Another key difference between our model and Bresch’s is the input data. For our use-case, we have two-channel EEG data, downsampled to 25 Hz as opposed to one 100 Hz channel. Finally, due to our substantially smaller dataset, we include a comprehensive data cleaning and data augmentation preprocessing pipeline, before passing the signal to the deep learning model, something which is not done by Bresch and colleagues.
Using Bresch’s architecture before our adjustments resulted in a mean accuracy over 12 folds of 70.83% (standard deviation 10.55%), while after our adjustments, the results improved by almost 4%.
4.2. Baseline Model Comparison
We present a comparison between the results of the CNN+LSTM model and the ML model described in the previous sections. The accuracies and balanced accuracies shown in
Table 3 and
Table 4 demonstrate the deep learning model’s superior adaptability to changes in data quality. The DL model shows a 2% difference between balanced accuracies when trained on PSG versus trained on HB. The ML model, on the other hand, shows a difference of 6%. The smaller gap between PSG and HB results points to a more robust model, indicating that data quality is not a significant variable with respect to sleep staging performance.

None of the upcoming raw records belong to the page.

**src/rtl/mult_div_unit_pkg.sv**
```systemverilog
// mdu_pkg: op codes, FSM encoding and constants shared by the multiply/divide unit.
package mdu_pkg;
  typedef enum logic [1:0] {OP_MULT = 2'b00, OP_MULTU = 2'b01, OP_DIV = 2'b10, OP_DIVU = 2'b11} op_e;
  typedef enum logic [1:0] {IDLE = 2'b00, CALC = 2'b01, DONE = 2'b10} state_e;
  localparam int MDU_ITER = 32;
  localparam logic [31:0] DIV0_LO = 32'hFFFFFFFF;
  function automatic logic [31:0] mag(input logic [31:0] x, input logic sgn);
    return (sgn && x[31]) ? -x : x;
  endfunction
endpackage

```
**src/rtl/mult_div_unit_if.sv**
```systemverilog
// mult_div_unit_if: request, HI/LO move and result bus of the multiply/divide unit.
interface mult_div_unit_if;
  logic        start;
  logic [1:0]  op;
  logic [31:0] a;
  logic [31:0] b;
  logic        mthi;
  logic        mtlo;
  logic [31:0] wdata;
  logic        busy;
  logic        done;
  logic [31:0] hi;
  logic [31:0] lo;
  modport master (output start, op, a, b, mthi, mtlo, wdata, input busy, done, hi, lo);
  modport slave (input start, op, a, b, mthi, mtlo, wdata, output busy, done, hi, lo);
endinterface

```
**src/rtl/mult_div_unit.sv**
```systemverilog
// mult_div_unit: 32-cycle shift-add multiplier and restoring divider writing HI/LO.
module mult_div_unit
  import mdu_pkg::*;
(
  input  logic          clk,
  input  logic          rst_n,
  mult_div_unit_if.slave bus
);
  state_e      state, state_n;
  op_e         op_q;
  logic [31:0] opa, opb;
  logic        neg_q, neg_r, div0;
  logic [4:0]  cnt;
  logic [63:0] acc;
  logic [32:0] rem;
  logic [31:0] hi_q, lo_q;
  logic        sgn, is_div, last, idle_start;
  logic [32:0] mul_sum;
  logic [63:0] mul_next, prod;
  logic [33:0] r_sh, diff;
  logic [32:0] rem_next;
  logic [31:0] q_next, quo, rmd;
  always_comb begin
    state_n = state;
    case (state)
      IDLE:    state_n = bus.start ? CALC : IDLE;
      CALC:    state_n = last ? DONE : CALC;
      default: state_n = IDLE;
    endcase
  end
  assign sgn        = ~bus.op[0];
  assign is_div     = op_q[1];
  assign idle_start = (state == IDLE) && bus.start;
  assign last       = (state == CALC) && (cnt == 5'(MDU_ITER - 1));
  // Multiply: acc = {partial product, remaining multiplier bits}; divide: acc[31:0] shifts dividend out and quotient in.
  assign mul_sum  = {1'b0, acc[63:32]} + (acc[0] ? {1'b0, opa} : 33'd0);
  assign mul_next = {mul_sum, acc[31:1]};
  assign r_sh     = {rem, acc[31]};
  assign diff     = r_sh - {2'b0, opb};
  assign rem_next = diff[33] ? r_sh[32:0] : diff[32:0];
  assign q_next   = {acc[30:0], ~diff[33]};
  assign prod     = neg_q ? -mul_next : mul_next;
  assign quo      = div0 ? DIV0_LO : (neg_q ? -q_next : q_next);
  assign rmd      = div0 ? opa : (neg_r ? -rem_next[31:0] : rem_next[31:0]);
  always_ff @(posedge clk or negedge rst_n) begin
    if (!rst_n) begin
      state <= IDLE;
      op_q  <= OP_MULT;
      opa   <= '0;
      opb   <= '0;
      neg_q <= 1'b0;
      neg_r <= 1'b0;
      div0  <= 1'b0;
      cnt   <= '0;
      acc   <= '0;
      rem   <= '0;
      hi_q  <= '0;
      lo_q  <= '0;
    end else begin
      state <= state_n;
      if (idle_start) begin
        op_q  <= op_e'(bus.op);
        div0  <= bus.op[1] && (bus.b == 32'd0);
        opa   <= (bus.op[1] && (bus.b == 32'd0)) ? bus.a : mag(bus.a, sgn);
        opb   <= mag(bus.b, sgn);
        acc   <= {32'd0, bus.op[1] ? mag(bus.a, sgn) : mag(bus.b, sgn)};
        neg_q <= sgn && (bus.a[31] ^ bus.b[31]);
        neg_r <= sgn && bus.a[31];
        cnt   <= '0;
        rem   <= '0;
      end
      if (state == CALC) begin
        acc <= is_div ? {32'd0, q_next} : mul_next;
        rem <= is_div ? rem_next : rem;
        cnt <= cnt + 5'd1;
      end
      if (last) begin
        hi_q <= is_div ? rmd : prod[63:32];
        lo_q <= is_div ? quo : prod[31:0];
      end else if (state == IDLE && !bus.start) begin
        hi_q <= bus.mthi ? bus.wdata : hi_q;
        lo_q <= bus.mtlo ? bus.wdata : lo_q;
      end
    end
  end
  assign bus.busy = (state == CALC);
  assign bus.done = (state == DONE);
  assign bus.hi   = hi_q;
  assign bus.lo   = lo_q;
endmodule

```
**src/flat_wrapper.sv**
```systemverilog
// flat-port wrapper written by rule: the top's interface ports become plain ports
module mult_div_unit_flat import mdu_pkg::*;
  (clk, rst_n, bus_start, bus_op, bus_a, bus_b, bus_mthi, bus_mtlo, bus_wdata, bus_busy, bus_done, bus_hi, bus_lo);
  mult_div_unit_if bus_i ();
  input  logic clk;
  input  logic rst_n;
  input wire logic [$bits(bus_i.start)-1:0] bus_start;
  input wire logic [$bits(bus_i.op)-1:0] bus_op;
  input wire logic [$bits(bus_i.a)-1:0] bus_a;
  input wire logic [$bits(bus_i.b)-1:0] bus_b;
  input wire logic [$bits(bus_i.mthi)-1:0] bus_mthi;
  input wire logic [$bits(bus_i.mtlo)-1:0] bus_mtlo;
  input wire logic [$bits(bus_i.wdata)-1:0] bus_wdata;
  output wire logic [$bits(bus_i.busy)-1:0] bus_busy;
  output wire logic [$bits(bus_i.done)-1:0] bus_done;
  output wire logic [$bits(bus_i.hi)-1:0] bus_hi;
  output wire logic [$bits(bus_i.lo)-1:0] bus_lo;
  assign bus_i.start = bus_start;
  assign bus_i.op = bus_op;
  assign bus_i.a = bus_a;
  assign bus_i.b = bus_b;
  assign bus_i.mthi = bus_mthi;
  assign bus_i.mtlo = bus_mtlo;
  assign bus_i.wdata = bus_wdata;
  assign bus_busy = bus_i.busy;
  assign bus_done = bus_i.done;
  assign bus_hi = bus_i.hi;
  assign bus_lo = bus_i.lo;
  mult_div_unit u_core (.clk(clk), .rst_n(rst_n), .bus(bus_i));
endmodule
```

When comparing the two models’ results directly, the DL model has a higher accuracy and balanced accuracy both with HB and PSG data. Specifically, we see an additional increase of 6.50% in accuracy and 19.77% in balanced accuracy using HB data, when compared to the ML model. Similarly, we see an additional increase of 3.94% in accuracy and 15.63% in balanced accuracy using PSG data. The higher accuracy indicates an improvement in overall predictive capability, while the higher balanced accuracy indicates an improvement in the model’s generalizability across all sleep stages.
Stage-wise comparison of the model performances show that the DL model’s N2 accuracy decreased slightly from 82.32% on HB (and 88.36% on PSG) to 74.87% on HB (and 77.82% on PSG), in exchange for a significantly greater increase in the under-represented labels (N1, N3 and REM). The largest of these reported increases is in stage N3, where an additional 34.37% on HB data (and 49.37% on PSG data) is gained.
4.3. Electrode Comparison
The EEG recordings in this study used gel electrodes that balance ease of use, patient comfort, and signal quality (Kendall Medi-Trace Mini, Davis Medical Electronics, Vista, USA). New developments of dry and semi-dry electrodes have been promising [
44,
45,
46,
47], and while we anticipate similar sleep staging results using our DL model with dry and semi-dry electrode variants, additional studies are needed to test this hypothesis.